The following is the third in a series of journal entries chronicling the author’s descent into next-gen gaming degeneracy — from getting his first television in years to trying to figure out why the @$@”$)@ you need two goddamn directional pads just to walk down a fucking hallway.
I’m not sure what it says about me, but when I slaughter zombies with an automatic weapon…I laugh and I laugh and I laugh.
When I make communion with carnage, when I spread the gospel of gore, in Left 4 Dead 2, I laugh the kind of laughter you only ever laughed at sleepovers in grade school, a pure expression of unencumbered, un-inebriated joy you almost forget you ever felt.
I like annihilating the undead that much.
Unfortunately, as of this writing, I’m still a week away from having Internet at my new place, so I haven’t
shared my joy with the gang on a Team Unwinnable game night just yet. (Nor have I had my rudimentary skills pulled apart by my more seasoned colleagues.)
And with every wave of walking dead, came a wave of unwavering laughter…

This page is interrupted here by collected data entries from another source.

`src/rtl/spi_frame_tx.sv`:
```
// spi_frame_tx: SPI responder that drives MISO with a fixed-length frame:
// GAP_BITS zero bits, the 8-bit HEADER, then PAYLOAD_BITS payload bits taken
// from a byte-wide valid/ready source. Everything is clocked by CLK_40; SPI_clk
// and chip_select are asynchronous and are synchronized internally.
//
// Optional feature (macro SPI_TX_CRC_EN): when defined, the payload is followed
// by 8 bits of CRC-8 (poly 0x07, init 0, no reflection, no final XOR) computed
// over the payload bits actually sent. When undefined, no CRC logic exists.
//
// Ports:
//   CLK_40       in   system clock
//   reset        in   synchronous, active-high reset
//   SPI_clk      in   SPI clock from master (async)
//   chip_select  in   active-low select from master (async)
//   tx_byte      in   payload byte, MSB sent first
//   tx_valid     in   tx_byte is valid
//   tx_ready     out  byte accepted this cycle when tx_valid is also high
//   MISO         out  registered serial data to master
//   frame_active out  high from frame start until done/abort
//   frame_done   out  1-cycle pulse after the last frame bit
//   frame_abort  out  1-cycle pulse when chip_select rises mid-frame
//   underrun     out  sticky: a payload byte was needed but none was held
module spi_frame_tx #(
  parameter logic [7:0]  HEADER       = 8'hFF,
  parameter int unsigned GAP_BITS     = 12,
  parameter int unsigned PAYLOAD_BITS = 64
) (
  input  logic       CLK_40,
  input  logic       reset,
  input  logic       SPI_clk,
  input  logic       chip_select,
  input  logic [7:0] tx_byte,
  input  logic       tx_valid,
  output logic       tx_ready,
  output logic       MISO,
  output logic       frame_active,
  output logic       frame_done,
  output logic       frame_abort,
  output logic       underrun
);

  localparam int unsigned CNT_W  = 16;
  localparam int unsigned BYTE_W = 13;
  localparam int unsigned NBYTES = (PAYLOAD_BITS + 7) / 8;
  localparam logic [CNT_W-1:0]  GAP_LAST = CNT_W'(GAP_BITS - 1);
  localparam logic [CNT_W-1:0]  PAY_LAST = CNT_W'(PAYLOAD_BITS - 1);
  localparam logic [CNT_W-1:0]  BYTE_END = CNT_W'(7);
  localparam logic [BYTE_W-1:0] NBYTES_C = BYTE_W'(NBYTES);

  typedef enum logic [2:0] {
    S_IDLE, S_GAP, S_HDR, S_PAY, S_CRC, S_DONE
  } state_e;

  state_e state_q, state_d;

  logic spi_s1_q, spi_s2_q, spi_dly_q;
  logic cs_s1_q, cs_s2_q;
  logic spi_fall, cs_low, in_frame, accept;

  logic              miso_q, miso_d;
  logic [CNT_W-1:0]  bit_cnt_q, bit_cnt_d;
  logic [BYTE_W-1:0] byte_cnt_q, byte_cnt_d;
  logic [7:0]        sh_q, sh_d;
  logic [7:0]        hold_q, hold_d;
  logic              hold_vld_q, hold_vld_d;
  logic              active_q, active_d;
  logic              done_q, done_d;
  logic              abort_q, abort_d;
  logic              underrun_q, underrun_d;
  logic [2:0]        hdr_idx;
`ifdef SPI_TX_CRC_EN
  logic [7:0]        crc_q, crc_d, crc_nxt;
`endif

  assign spi_fall = spi_s2_q & ~spi_dly_q;
  assign cs_low   = ~cs_s2_q;
  assign in_frame = (state_q == S_GAP) || (state_q == S_HDR) ||
                    (state_q == S_PAY) || (state_q == S_CRC);
  assign tx_ready = active_q & ~hold_vld_q & (byte_cnt_q < NBYTES_C);
  assign accept   = tx_valid & tx_ready;
  // Header bit to present after header bit bit_cnt_q has been shifted.
  assign hdr_idx  = 3'(3'd6 - bit_cnt_q[2:0]);

  assign MISO         = miso_q;
  assign frame_active = active_q;
  assign frame_done   = done_q;
  assign frame_abort  = abort_q;
  assign underrun     = underrun_q;

  // State register.
  always_ff @(posedge CLK_40) begin
    if (reset) state_q <= S_IDLE;
    else       state_q <= state_d;
  end

  // Next-state logic; deselect mid-frame always wins.
  always_comb begin
    state_d = state_q;
    if (in_frame && !cs_low) begin
      state_d = S_IDLE;
    end else begin
      unique case (state_q)
        S_IDLE: if (cs_low) state_d = (GAP_BITS == 0) ? S_HDR : S_GAP;
        S_GAP:  if (spi_fall && bit_cnt_q == GAP_LAST) state_d = S_HDR;
        S_HDR:  if (spi_fall && bit_cnt_q == BYTE_END) state_d = S_PAY;
`ifdef SPI_TX_CRC_EN
        S_PAY:  if (spi_fall && bit_cnt_q == PAY_LAST) state_d = S_CRC;
`else
        S_PAY:  if (spi_fall && bit_cnt_q == PAY_LAST) state_d = S_DONE;
`endif
        S_CRC:  if (spi_fall && bit_cnt_q == BYTE_END) state_d = S_DONE;
        S_DONE: if (!cs_low) state_d = S_IDLE;
        default: state_d = S_IDLE;
      endcase
    end
  end

  // Datapath and output next values.
  always_comb begin
    miso_d     = miso_q;
    bit_cnt_d  = bit_cnt_q;
    byte_cnt_d = byte_cnt_q;
    sh_d       = sh_q;
    hold_d     = hold_q;
    hold_vld_d = hold_vld_q;
    active_d   = active_q;
    underrun_d = underrun_q;
    done_d     = 1'b0;
    abort_d    = 1'b0;
`ifdef SPI_TX_CRC_EN
    crc_d   = crc_q;
    crc_nxt = {crc_q[6:0], 1'b0} ^ ((crc_q[7] ^ miso_q) ? 8'h07 : 8'h00);
`endif

    unique case (state_q)
      S_IDLE: begin
        miso_d = 1'b0;
        if (cs_low) begin
          underrun_d = 1'b0;
          active_d   = 1'b1;
          byte_cnt_d = '0;
          hold_vld_d = 1'b0;
          miso_d     = (GAP_BITS == 0) ? HEADER[7] : 1'b0;
`ifdef SPI_TX_CRC_EN
          crc_d = 8'h00;
`endif
        end
      end
      S_GAP: if (spi_fall) begin
        bit_cnt_d = bit_cnt_q + CNT_W'(1);
        if (bit_cnt_q == GAP_LAST) miso_d = HEADER[7];
      end
      S_HDR: if (spi_fall) begin
        bit_cnt_d = bit_cnt_q + CNT_W'(1);
        if (bit_cnt_q == BYTE_END) begin
          // First payload byte: an empty hold sends zeros and flags underrun.
          sh_d       = hold_vld_q ? hold_q : 8'h00;
          miso_d     = hold_vld_q & hold_q[7];
          underrun_d = underrun_q | ~hold_vld_q;
          hold_vld_d = 1'b0;
        end else begin
          miso_d = HEADER[hdr_idx];
        end
      end
      S_PAY: if (spi_fall) begin
        bit_cnt_d = bit_cnt_q + CNT_W'(1);
`ifdef SPI_TX_CRC_EN
        crc_d = crc_nxt;
`endif
        if (bit_cnt_q == PAY_LAST) begin
`ifdef SPI_TX_CRC_EN
          sh_d   = crc_nxt;
          miso_d = crc_nxt[7];
`else
          miso_d   = 1'b0;
          done_d   = 1'b1;
          active_d = 1'b0;
`endif
        end else if (bit_cnt_q[2:0] == 3'd7) begin
          sh_d       = hold_vld_q ? hold_q : 8'h00;
          miso_d     = hold_vld_q & hold_q[7];
          underrun_d = underrun_q | ~hold_vld_q;
          hold_vld_d = 1'b0;
        end else begin
          sh_d   = {sh_q[6:0], 1'b0};
          miso_d = sh_q[6];
        end
      end
      S_CRC: if (spi_fall) begin
        bit_cnt_d = bit_cnt_q + CNT_W'(1);
        if (bit_cnt_q == BYTE_END) begin
          miso_d   = 1'b0;
          done_d   = 1'b1;
          active_d = 1'b0;
        end else begin
          sh_d   = {sh_q[6:0], 1'b0};
          miso_d = sh_q[6];
        end
      end
      S_DONE: miso_d = 1'b0;
      default: miso_d = 1'b0;
    endcase

    if (in_frame && !cs_low) begin
      miso_d     = 1'b0;
      abort_d    = 1'b1;
      active_d   = 1'b0;
      hold_vld_d = 1'b0;
      underrun_d = underrun_q;
    end

    // Any load above has already consumed the old hold value.
    if (accept && !done_d && !abort_d) begin
      hold_d     = tx_byte;
      hold_vld_d = 1'b1;
      byte_cnt_d = byte_cnt_q + BYTE_W'(1);
    end

    if (state_d != state_q) bit_cnt_d = '0;
  end

  // Synchronizers and datapath registers; chip_select syncs reset to deselected.
  always_ff @(posedge CLK_40) begin
    if (reset) begin
      spi_s1_q   <= 1'b0;
      spi_s2_q   <= 1'b0;
      spi_dly_q  <= 1'b0;
      cs_s1_q    <= 1'b1;
      cs_s2_q    <= 1'b1;
      miso_q     <= 1'b0;
      bit_cnt_q  <= '0;
      byte_cnt_q <= '0;
      sh_q       <= 8'h00;
      hold_q     <= 8'h00;
      hold_vld_q <= 1'b0;
      active_q   <= 1'b0;
      done_q     <= 1'b0;
      abort_q    <= 1'b0;
      underrun_q <= 1'b0;
`ifdef SPI_TX_CRC_EN
      crc_q      <= 8'h00;
`endif
    end else begin
      spi_s1_q   <= SPI_clk;
      spi_s2_q   <= spi_s1_q;
      spi_dly_q  <= spi_s2_q;
      cs_s1_q    <= chip_select;
      cs_s2_q    <= cs_s1_q;
      miso_q     <= miso_d;
      bit_cnt_q  <= bit_cnt_d;
      byte_cnt_q <= byte_cnt_d;
      sh_q       <= sh_d;
      hold_q     <= hold_d;
      hold_vld_q <= hold_vld_d;
      active_q   <= active_d;
      done_q     <= done_d;
      abort_q    <= abort_d;
      underrun_q <= underrun_d;
`ifdef SPI_TX_CRC_EN
      crc_q      <= crc_d;
`endif
    end
  end

endmodule

```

But I did go on a co-op adventure with my buddy Geoff – the Arduino master - a weekend ago, and the two of us laid waste to what seemed like many hundreds of zombies, marveling in the many ways they could be maimed and massacred, popped and pummeled, slammed and ‘sploded.
And with every wave of walking dead, came a wave of unwavering laughter, so surprising that it made me laugh even more.
It helps that Left 4 Dead 2 has a great sense of humor. Geoff and I broke into a convenience store to retrieve bottles of Coke for a survivor who wouldn’t lend us a hand from within his impenetrable, makeshift fortress without some soda as payment.
But the funniest thing about Left 4 Dead 2? The sudden onrush of dozens of zombies, and you holding your finger down on the trigger to the pop-pop-pop of your machine gun, undead heads exploding, zombies clutching their legs or their sides, reacting to your bullets, riddling them with holes, in a frantic, fantastic melee without any real rhyme or reason.